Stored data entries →
☆ ☆ ☆ ☆

===== src/rtl/core/breadth_first_graph_walk_assert.svh =====
// Assertion macros for the breadth-first graph walk RTL.
// Active in simulation; they expand to nothing when SYNTHESIS is defined.
`ifndef BREADTH_FIRST_GRAPH_WALK_ASSERT_SVH
`define BREADTH_FIRST_GRAPH_WALK_ASSERT_SVH
`ifndef SYNTHESIS
// Check that prop holds at every clock edge outside reset.
`define BFGW_ASSERT(label, clk, rst_n, prop, msg) \
	label: assert property (@(posedge clk) disable iff (!rst_n) (prop)) else $error(msg);
// Check that expr never holds at a clock edge outside reset.
`define BFGW_NEVER(label, clk, rst_n, expr, msg) \
	label: assert property (@(posedge clk) disable iff (!rst_n) !(expr)) else $error(msg);
`else
`define BFGW_ASSERT(label, clk, rst_n, prop, msg)
`define BFGW_NEVER(label, clk, rst_n, expr, msg)
`endif
`endif


===== src/rtl/core/bfgw_pkg.sv =====
// Shared constants, word types and helpers for the breadth-first graph walk.
// No dependencies.
package bfgw_pkg;

	localparam int NODES = 16;
	localparam int IDX_W = $clog2(NODES);
	localparam int CNT_W = $clog2(NODES + 1);

	localparam logic FUNC_LOAD = 1'b0;
	localparam logic FUNC_RUN  = 1'b1;

	typedef struct packed {
		logic        func;
		logic [3:0]  row_index;
		logic [15:0] row_bits;
		logic [3:0]  start_node;
	} cmd_t;

	typedef struct packed {
		logic [3:0] node;
		logic       last;
	} result_t;

	// Index of the lowest set bit; zero when no bit is set.
	function automatic logic [IDX_W-1:0] lowest_bit(input logic [NODES-1:0] mask);
		logic [IDX_W-1:0] idx;
		idx = '0;
		for (int i = NODES - 1; i >= 0; i--) begin
			if (mask[i]) begin
				idx = IDX_W'(i);
			end
		end
		return idx;
	endfunction

endpackage


===== src/rtl/core/breadth_first_graph_walk.sv =====
// Breadth-first graph walk over an adjacency matrix held in on-chip RAM.
// Depends on bfgw_pkg and breadth_first_graph_walk_assert.svh.
//
// Usage:
//   Command channel: drive cmd and raise start; the word is taken at a rising
//   edge with start high and busy low. A load word (func = load) writes one
//   adjacency row and leaves busy low. A run word
//   (func = run) walks the graph from cmd.start_node and holds busy high
//   until the final node has been issued.
//   Result channel: each visited node appears on result for exactly one
//   cycle with result_stb high, in breadth-first order; the final node has
//   result.last set. The receiver cannot stall; every strobe is a word taken.
//   Steps: each reached node passes through queue read, row read, neighbor
//   scan and issue; its new neighbors are enqueued one at a time before the
//   issue, set by the single write port of the queue RAM. The result word is
//   registered and shows in the cycle after the issue step.
//   Reset: adjacency rows read as zero until loaded (per-row valid bits),
//   visited marks and queue pointers clear, busy and result_stb go low.
//   The queue RAM is not cleared: every entry is written before it is read.
`include "breadth_first_graph_walk_assert.svh"

module breadth_first_graph_walk
	import bfgw_pkg::*;
(
	input  logic    clk,
	input  logic    arst_n,
	input  logic    start,
	input  cmd_t    cmd,
	output logic    busy,
	output result_t result,
	output logic    result_stb
);

	localparam logic [2:0] ST_IDLE  = 3'd0;
	localparam logic [2:0] ST_DEQ   = 3'd1;
	localparam logic [2:0] ST_FETCH = 3'd2;
	localparam logic [2:0] ST_SCAN  = 3'd3;
	localparam logic [2:0] ST_ENQ   = 3'd4;

	logic [2:0]       state_q;
	logic [CNT_W-1:0] head_q;
	logic [CNT_W-1:0] tail_q;
	logic [NODES-1:0] visited_q;
	logic [NODES-1:0] pend_q;
	logic [NODES-1:0] row_vld_q;
	logic [IDX_W-1:0] cur_q;
	result_t          res_q;
	logic             stb_q;

	logic [NODES-1:0] adj_mem [NODES];
	logic [IDX_W-1:0] queue_mem [NODES];
	logic [NODES-1:0] adj_rd_q;
	logic [IDX_W-1:0] q_rd_q;

	logic             accept;
	logic             run_ok;
	logic             load_ok;
	logic             q_we;
	logic [IDX_W-1:0] q_waddr;
	logic [IDX_W-1:0] q_wdata;
	logic [IDX_W-1:0] pend_idx;
	logic [NODES-1:0] row;

	assign busy    = (state_q != ST_IDLE);
	assign accept  = start && !busy;
	assign run_ok  = ({1'b0, cmd.start_node} < CNT_W'(NODES));
	assign load_ok = ({1'b0, cmd.row_index} < CNT_W'(NODES));
	assign pend_idx = lowest_bit(pend_q);
	assign row = row_vld_q[cur_q] ? adj_rd_q : '0;

	// Steer the queue write port: start node at run, one neighbor per cycle after
	always_comb begin
		q_we    = 1'b0;
		q_waddr = tail_q[IDX_W-1:0];
		q_wdata = pend_idx;
		if (accept && cmd.func == FUNC_RUN && run_ok) begin
			q_we    = 1'b1;
			q_waddr = '0;
			q_wdata = cmd.start_node[IDX_W-1:0];
		end else if (state_q == ST_ENQ && pend_q != '0) begin
			q_we = 1'b1;
		end
	end

	// Adjacency RAM: write on load, registered read at the current node
	always_ff @(posedge clk) begin
		if (accept && cmd.func == FUNC_LOAD && load_ok) begin
			adj_mem[cmd.row_index[IDX_W-1:0]] <= cmd.row_bits[NODES-1:0];
		end
		adj_rd_q <= adj_mem[q_rd_q];
	end

	// Queue RAM: one write, registered read at the head
	always_ff @(posedge clk) begin
		if (q_we) begin
			queue_mem[q_waddr] <= q_wdata;
		end
		q_rd_q <= queue_mem[head_q[IDX_W-1:0]];
	end

	// Walk sequencer: mark loaded rows valid; on a run, dequeue, fetch row, scan neighbors, enqueue, issue
	always_ff @(posedge clk or negedge arst_n) begin
		if (!arst_n) begin
			state_q   <= ST_IDLE;
			head_q    <= '0;
			tail_q    <= '0;
			visited_q <= '0;
			pend_q    <= '0;
			row_vld_q <= '0;
			cur_q     <= '0;
			stb_q     <= 1'b0;
		end else begin
			// Strobe the word once the last neighbor is enqueued
			stb_q <= (state_q == ST_ENQ) && (pend_q == '0);
			case (state_q)
				ST_IDLE: begin
					if (accept) begin
						if (cmd.func == FUNC_LOAD) begin
							if (load_ok) begin
								row_vld_q[cmd.row_index[IDX_W-1:0]] <= 1'b1;
							end
						end else begin
							head_q <= '0;
							if (run_ok) begin
								tail_q    <= CNT_W'(1);
								visited_q <= NODES'(1) << cmd.start_node[IDX_W-1:0];
								state_q   <= ST_DEQ;
							end else begin
								tail_q    <= '0;
								visited_q <= '0;
							end
						end
					end
				end
				ST_DEQ: begin
					head_q  <= head_q + CNT_W'(1);
					state_q <= ST_FETCH;
				end
				ST_FETCH: begin
					cur_q   <= q_rd_q;
					state_q <= ST_SCAN;
				end
				ST_SCAN: begin
					// Mark every new neighbor now; enqueue them lowest first
					pend_q    <= row & ~visited_q;
					visited_q <= visited_q | row;
					state_q   <= ST_ENQ;
				end
				ST_ENQ: begin
					if (pend_q != '0) begin
						pend_q <= pend_q & (pend_q - NODES'(1));
						tail_q <= tail_q + CNT_W'(1);
					end else begin
						state_q <= (head_q == tail_q) ? ST_IDLE : ST_DEQ;
					end
				end
				default: begin
					state_q <= ST_IDLE;
				end
			endcase
		end
	end

	// Result word register
	always_ff @(posedge clk) begin
		if (state_q == ST_ENQ && pend_q == '0) begin
			res_q.node <= 4'(cur_q);
			res_q.last <= (head_q == tail_q);
		end
	end

	assign result     = res_q;
	assign result_stb = stb_q;

	`BFGW_ASSERT(a_last_ends_run, clk, arst_n,
		(result_stb && result.last) |-> (state_q == ST_IDLE),
		"last word issued while walk still running")
	`BFGW_ASSERT(a_more_follows, clk, arst_n,
		(result_stb && !result.last) |-> (state_q == ST_DEQ),
		"non-last word issued but walk not continuing")
	`BFGW_NEVER(a_tail_bound, clk, arst_n, tail_q > CNT_W'(NODES),
		"queue tail beyond node count")
	`BFGW_NEVER(a_head_le_tail, clk, arst_n, head_q > tail_q,
		"queue head passed tail")
	`BFGW_NEVER(a_pend_marked, clk, arst_n,
		(pend_q & ~visited_q) != '0 && state_q == ST_ENQ,
		"pending neighbor not marked visited")

endmodule

===== config.mk =====
export PLATFORM = sky130hd
export DESIGN_NAME = breadth_first_graph_walk
export DESIGN_NICKNAME = d
export VERILOG_FILES = /design/src/rtl/core/bfgw_pkg.sv /design/src/rtl/core/breadth_first_graph_walk.sv
export VERILOG_INCLUDE_DIRS = /design/src /design/src/rtl/core
export SDC_FILE = /design/constraint.sdc
export NUM_CORES = 1
export LEC_CHECK = 0
export CORE_MARGIN = 5
export CORE_UTILIZATION = 46
export CTS_CLUSTER_DIAMETER = 150
export DETAILED_ROUTE_END_ITERATION = 8
export DONT_BUFFER_PORTS = 1
export GPL_TIMING_DRIVEN = 0
export SLEW_MARGIN = 40
export SYNTH_ARGS = -nofsm -noshare
export SYNTH_HDL_FRONTEND = slang
export SYNTH_SLANG_ARGS = --single-unit

===== constraint.sdc =====
create_clock -name clk -period 7.6 [get_ports clk]
set_clock_uncertainty 0.05 [all_clocks]
set_input_delay 0 -clock clk [delete_from_list [all_inputs] [get_ports clk]]
set_output_delay 0 -clock clk [all_outputs]
set_load 0.03 [all_outputs]

==> Yosys cells after proc, flatten, opt, wreduce, memory -nomap -nowiden <==
Memory sizes are Yosys's and may differ from the RTL's. A register that Yosys moved wholly into a read port is not among the register bits.
Index checks and enable logic that the tools add are counted.
{ "op_classes": {"n_mux": 46, "n_reduce_logical": 21, "bitwise": 6, "add_sub_neg": 3, "multipliers": 0, "magnitude_cmp": 3, "shifts": 1, "n_eq_ne": 9, "div_mod_pow": 0} }
{ "ops": {"columns": ["cell", "n"], "rows": [
  ["2-to-1 mux 4 bit", 18],
  ["2-to-1 mux 16 bit", 4],
  ["case mux 16 bit (2 select lines)", 2],
  ["bitwise AND 16 bit", 2],
  ["bitwise OR 16 bit", 2],
  ["2-to-1 mux 5 bit", 5],
  ["case mux 5 bit (2 select lines)", 2],
  ["zero test 16 bit", 1],
  ["NOT 16 bit", 1],
  ["nonzero test 16 bit", 1],
  ["<< shifter 1 x 4 -> 16 bit, first input constant", 1],
  ["subtractor 16 x 1 -> 16 bit, second input constant", 1],
  ["case mux 3 bit (5 select lines)", 1],
  ["AND reduction 3 bit", 4],
  ["adder 5 x 1 -> 5 bit, second input constant", 2],
  ["less-than comparator 4 x 5 -> 1 bit, second input constant", 2],
  ["2-to-1 mux 1 bit", 9],
  ["2-to-1 mux 3 bit", 3],
  ["!= test 2 bit, second input constant", 4],
  ["nonzero test 2 bit", 4],
  ["== test 3 x 2 -> 1 bit, second input constant", 2],
  ["logical AND 1 bit", 6],
  ["== test 5 bit", 1],
  ["binary-select mux 1 bit (select 4 bit)", 1],
  ["other kinds (10)", 10]
]} }
{ "word_totals": {"ramBits": 320, "memories": 2, "ff_bits": 71, "latch_bits": 0, "romBits": 0} }
{ "mem_list": {"columns": ["name", "depth", "width", "read_ports", "rd_ports_with_merged_regs", "wr", "line_no", "source"], "rows": [
  ["adj_mem", 16, 16, 1, 1, 1, "breadth_first_graph_walk.sv:50", "logic [NODES-1:0] adj_mem [NODES];"],
  ["queue_mem", 16, 4, 1, 1, 1, "breadth_first_graph_walk.sv:51", "logic [IDX_W-1:0] queue_mem [NODES];"]
]} }

==> Longest topological paths before layout <==
Gate-level depths: netlist of run 1.
{ "depth": {"depth_word": 17, "mapped_depth": 7, "depth_no_buf": 5} }

==> Worst setup path before layout of run 1 <==
No wires, ideal clock.
{ "synth_timing": {"kind": "register -> register", "from": "reg state_q[2]", "to": "mem adj_mem[0][0], enable pin", "path_stages_with_launch": 5, "t_arrival_ns": 2.560, "n_path_buf": 1, "path_slack_ns": 4.576, "setup_ns": 0.414, "t_required_ns": 7.136, "cell_sequence": "dfrtp_1 buf_6 or4b_1 nor4_2 nor3b_1"} }
{ "synth_between": {"elab_chain_len": 6} }
{ "synth_rtl": {"columns": ["item", "line_no", "source"], "rows": [
  ["from (decl)", "breadth_first_graph_walk.sv:40", "logic [2:0] state_q;"],
  ["from (signal assigned)", "breadth_first_graph_walk.sv:154", "state_q <= (head_q == tail_q) ? ST_IDLE : ST_DEQ;"],
  ["nonzero test 3 bit", "breadth_first_graph_walk.sv:64", "assign busy = (state_q != ST_IDLE);"],
  ["zero test 1 bit", "breadth_first_graph_walk.sv:65", "assign accept = start && !busy;"],
  ["logical AND 1 bit", "breadth_first_graph_walk.sv:65", null],
  ["logical AND 1 bit", "breadth_first_graph_walk.sv:87", "if (accept && cmd.func == FUNC_LOAD && load_ok) begin"],
  ["2-to-1 mux 1 bit", "breadth_first_graph_walk.sv:87", null],
  ["2-to-1 mux 1 bit (implied by the code)", "breadth_first_graph_walk.sv:88", "adj_mem[cmd.row_index[IDX_W-1:0]] <= cmd.row_bits[NODES-1:0];"],
  ["to (decl)", "breadth_first_graph_walk.sv:50", null]
]} }
No other way between the ends.

==> Worst setup path in the final report of run 1 <==
{ "layout_timing": {"from": "reg state_q[0]", "to": "mem adj_mem[0][11], enable pin"} }
The elaborated chain is that of the path after synthesis.

==> impl_metrics.ini, run 1 <==
[clock_network]
hold_buffers = 34
post_cts_resized = 0
clock_path_buffers = 3
numCtsBuffers = 43
clkTransAtPathRegs_ns = 0.06
cts_root_buf = clkbuf_16
cts_tree = yes
cts_setup_buffers = 0
htreeDepth = 2
insertion_delay_ns = 0.55
cts.sinks = 411

[yosys]
synth-simple-area-share_pct = 5.53
yosysWarnings = 0
yosysUniqueCellTypes = 61
synth-seq-cells = 411
synth_cells = 843
synthAdderAreaFrac_pct = 0.156
synth_compound_area_share_pct = 3.97
synthArstFlopShare_pct = 16.1
synth_top_area_cell = edfxtp_1
synth_xor_xnor_area_share_pct = 0.545
synth_top_family_by_area = multiplexers
synth_area_per_cell_um2 = 19.1
synth_fp_nets = 873
muxShareOfSynthArea_pct = 14.8
ys.flop_type = edfxtp_1
syn_area_um2 = 16100
synth_top_area_share_pct = 60.7
synth_area_leaders = edfxtp_1 (61%), mux4_2 (14%), dfrtp_1 (10%)
synth_enable_flop_cells = 325
yosysSeqAreaShare_pct = 73.5

[sta]
tns_ns = 0
fmax_mhz = 300
worst_pin_slew_ns = 0.851
min_period_over_period_pct = 43.9
finalHoldViolations = 0
rsz0062_at_grt = false
worst_slack_ns = 4.27
period_minus_slack_ns = 3.33
whs_ns = 0.0206
relSlewSlack_pct = 43.2
setup_viol_count_final = 0
report.final.slew_viol_count = 0

[floorplanning]
start_util_pct = 46.5
die_area_um2 = 38800
rows = 68
die_y_um = 197
die_w_um = 197
core_um2 = 34500
pin_count = 35

[critical_path]
worst_path_max_delay_cell = dlygate4sd3_1
slowest_delay_ns = 0.69
worstPathCellList = buf_2 > or4b_1 > nor4_2 > nor3b_2 > dlygate4sd3_1 > buf_4 > buf_4 > buf_4
crit_required_ns = 7.80
crit_path_frequent_cell = buf_4
path_max_fanout = 10
cp_num_buf_inv = 5
setup.worst_path.class = reg -> reg
worstSetupStartpointType = flip-flop
cp.arrival_ns = 3.53
endpoint_kind = flip-flop
critPathTopFamily = buffers and inverters

[pwr]
p_per_area_nw_per_um2 = 376
leakagePower_nw = 6.45
finalPower_mw = 7.18
ir_drop_v = 0.000246

[grt]
grtUsageTotal_pct = 19.3
grt_max_degree = 67
grt-ovfl-total = 0
use_met2_pct = 31.4
grt_first_pass_wirelength_um = 55800
antenna_found_initial = 2
grt_most_used_layer = met2
grt_pass1_vias = 8702
use_met3_pct = 4.07
grtUsageMet1_pct = 27.1

[detailed_routing]
drtIter0Drc = 715
totalWireLength_um = 36700
viasPerCell = 5.78
post_drt_wl_per_cell_um = 25.4
route.detailed.drc = 0
ant_nets = 0
vias = 8336
firstDrtPassIters = 5

[layout]
final_nets = 982
fillers = 2707
stdcell_area_um2 = 19100
final_cells = 1443
ff_latch_area_um2 = 11800
drive_gt1_share_pct = 28.2
layout_commonest_cell = edfxtp_1
areaGrowthSynthToFinish_pct = 18.6
multi_input_area_um2 = 4200
post-route-util_pct = 55.2
mostFrequentLayoutCells = edfxtp_1 (325), mux4_2 (100), dfrtp_1 (66)

[placed_design]
place.gp.congestion = 0.814
dpl.hpwl_um = 24400
placed_area_um2 = 17200
placed_cells_incl_taps = 1327
portBuffers = 0
dpl_worst_slack_ns = 4.46

[outcome]
status = finished clean

[job]
drv_cap = 0

[min_path]
holdCritPathClass = in -> async
## Yosys cell counts, drive strengths merged, types with 2 or more instances
cell type,instances
buf,21
nor3b,3
nor2,35
o2bb2ai,7
a31oi,3
o31ai,4
clkbuf,22
or2,17
nor2b,7
dfxtp,20
nor3,12
o22ai,6
or4,3
nand4,3
mux4,100
mux2,4
o211ai,12
nand2b,9
nor4,11
or3,6
o221ai,3
o21ai,29
inv,8
xor2,5
nand2,36
nand3b,6
a21oi,13
nand3,13
xnor2,5
edfxtp,325
dfrtp,66
o311ai,5
ha,2
mux2i,8
## report_power, final
part / switching, mW / total, mW / leakage [nW] / internal, mW
Clock: 0.841 / 2.14 / 0.718 / 1.30
Sequential: 0.141 / 2.95 / 3.96 / 2.81
Combinational: 1.16 / 2.09 / 1.77 / 0.932
Total: 2.14 / 7.18 / 6.45 / 5.04
## per-layer routing
layer / share of wire (%) / vias up
met5: 0.035 / -
met3: 6.4 / 58
met4: 1.9 / 2
met2: 49 / 266
met1: 42 / 4353
li1: - / 3657
## kinds of logic after synthesis
logic type | count (synthesis)
flip-flops | 411
buffers and inverters | 51
adder cells (fa/ha/maj) | 2
multiplexers | 112
XOR/XNOR | 10
AND/OR/NAND/NOR | 163
AO/OA/AOI/OAI | 94
## worst min-delay path, cell delays in order
cell and delay (ns):
dlygate4sd3_1 0.62, buf_16 0.13, buf_16 0.27
## path summary, 6_finish.rpt
path                                    from             end  slack, ns  depth (start not counted)
worst min-delay path                  arst_n       head_q[1]       0.02                          3
worst max-delay path              state_q[0]  adj_mem[0][11]       4.27                          8
max in group asynchronous             arst_n        cur_q[3]       7.14                          3
worst max register to register    state_q[0]  adj_mem[0][11]       4.27                          8
worst min register to register  visited_q[2]       pend_q[2]       0.37                          1
min in group clk                     cmd[23]  adj_mem[12][1]       0.05                          2
## state kept, by name (all words and copies together), names as in the netlist, 16 cells and up
signal     flops
adj_mem      256
queue_mem     64
adj_rd_q      16
pend_q        16
row_vld_q     16
visited_q     16
## area by class of cell
type / count / area share [%]
repair buffers: 64 / 4.02
flip-flops and latches: 411 / 61.9
inverters: 8 / 0.157
clock buffers: 62 / 6.44
diodes: 1 / 0.0131
clock inverters: 18 / 1.21
multi-input cells: 381 / 22.0
plain buffers: 43 / 1.19
well taps: 455 / 2.99
(Power assumes the default switching activity.)
==> inputs of run 2 (changes only) <==
==> constraint.sdc (replaced) <==
create_clock -name clk -period 2.8 [get_ports clk]
set_clock_uncertainty 0.05 [all_clocks]
set_input_delay 0 -clock clk [delete_from_list [all_inputs] [get_ports clk]]
set_output_delay 0 -clock clk [all_outputs]
set_load 0.03 [all_outputs]
==> run 2 against run 1 <==
Net effect: final cell count up 0.14%; non-clock buffer count up 3; total power rose to 2.7 times the previous value; sequential share of layout area down 0.17 points; highest routed layer unchanged.
==> impl_metrics.ini, run 2 (same netlist as run 1, synthesis figures left out) <==
[outcome]
status = finished clean

[grt]
antenna_found_initial = 5
grt_first_pass_wirelength_um = 55600
grt-ovfl-total = 0
grtUsageTotal_pct = 19.3
grt_pass1_vias = 8593
grt_max_degree = 67

[critical_path]
worstSetupStartpointType = flip-flop
cp.arrival_ns = 2.88
path_max_fanout = 10
endpoint_kind = flip-flop
cp-startpoint = state_q[0]
rrSetupSlack_ns = 0.12
reg2reg_to = adj_mem[0][6]
crit_required_ns = 3.00
r2r-start = state_q[0]
setup.worst_path.class = reg -> reg
r2r_cells = 5

[detailed_routing]
vias = 8267
post_drt_wl_per_cell_um = 25.5
drtIter0Drc = 603
totalWireLength_um = 36900
ant_nets = 0
firstDrtPassIters = 4
route.detailed.drc = 0
viasPerCell = 5.72

[layout]
fillers = 2695
final_cells = 1445
mostFrequentLayoutCells = edfxtp_1 (325), mux4_2 (100), dfrtp_1 (66)
final_nets = 986
layout_commonest_cell = edfxtp_1
drive_gt1_share_pct = 28.8
largest_reg_flops = 256
post-route-util_pct = 55.3
areaGrowthSynthToFinish_pct = 18.9
stdcell_area_um2 = 19100

[pwr]
switching_share_pct = 30.7
p_clk_share_pct = 28.3
leakagePower_nw = 6.45
ir_drop_v = 0.000806
power_switching_mw = 5.86
p_per_area_nw_per_um2 = 999
p_int_mw = 13.2
p_comb_share_pct = 29.9
finalPower_mw = 19.1
pwr-share-seq_pct = 41.9

[floorplanning]
start_util_pct = 46.5
die_y_um = 197
pin_count = 35
rows = 68
core_um2 = 34500
die_area_um2 = 38800
die_w_um = 197

[placed_design]
portBuffers = 0
placed_cells_incl_taps = 1322
dpl.hpwl_um = 24400
dpl_worst_slack_ns = -0.290
place.gp.congestion = 0.823
placed_area_um2 = 17200

[min_path]
worst_hold_startpoint = cmd[23]
whs_path_depth = 4
hold_path_end = adj_mem[11][6]
holdCritPathClass = in -> reg

[clock_network]
cts.sinks = 411
insertion_delay_ns = 0.55
clock_path_buffers = 3
cts_root_buf = clkbuf_16
numCtsBuffers = 44
cts_tree = yes
htreeDepth = 2
clkTransAtPathRegs_ns = 0.07

[sta]
tns_ns = 0
period_minus_slack_ns = 2.68
rsz0062_at_grt = false
fmax_mhz = 373
setup_viol_count_final = 0
worst_pin_slew_ns = 0.837
relSlewSlack_pct = 44.2
report.final.slew_viol_count = 0
worst_slack_ns = 0.121
whs_ns = 0.0327
min_period_over_period_pct = 95.7
finalHoldViolations = 0

[job]
drv_cap = 0
[run 2: worst max-delay path by stage]
stage                      endpoint  depth (start not counted)
floorplan            adj_mem[13][0]                          5
global placement      adj_mem[7][9]                          5
detailed placement    adj_mem[4][9]                          7
CTS                 queue_mem[1][1]                          7
global route          adj_mem[0][7]                          5
finish                adj_mem[0][6]                          5
[run 2: critical path: stages, from the launching register on]
cell and delay [ns]:
dfrtp_1 0.39, buf_2 0.20, or4b_1 0.63, nor4_2 0.40, nor3b_4 0.47, buf_6 0.23
[run 2: area by class of cell]
class / count / area [µm²] / area share, %
Antenna cell: 2 / 5.00 / 0.0262
Buffer: 43 / 231 / 1.21
Clock buffer: 53 / 1140 / 5.99
Clock inverter: 25 / 193 / 1.01
Inverter: 8 / 30.0 / 0.157
Multi-Input combinational cell: 381 / 4250 / 22.2
Sequential cell: 411 / 11800 / 61.8
Tap cell: 455 / 569 / 2.98
Timing Repair Buffer: 67 / 883 / 4.62
[run 2: routing by layer]
metal  wire length [µm]  up-vias  global-route usage [%]
met3               1890       50                    3.47
met5                 13        -                       0
li1                   -     3661                       -
met2              18500      228                    32.4
met1              15800     4326                    26.9
met4                679        2                    4.37
[run 2: repair_timing]
item | 4_1_cts | 5_1_grt
pin swaps | 8 | 0
buffers inserted | 10 | 1
endpoints found under the setup margin | 130 | 189
endpoints found under the hold margin | 544 | 14
hold buffers | 31 | 1
gates resized for setup | 4 | 7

☆ ☆ ☆ ☆

Exercise →
Across the entries above, how many lines include "nonzero"? State only that number.

Answer box →
3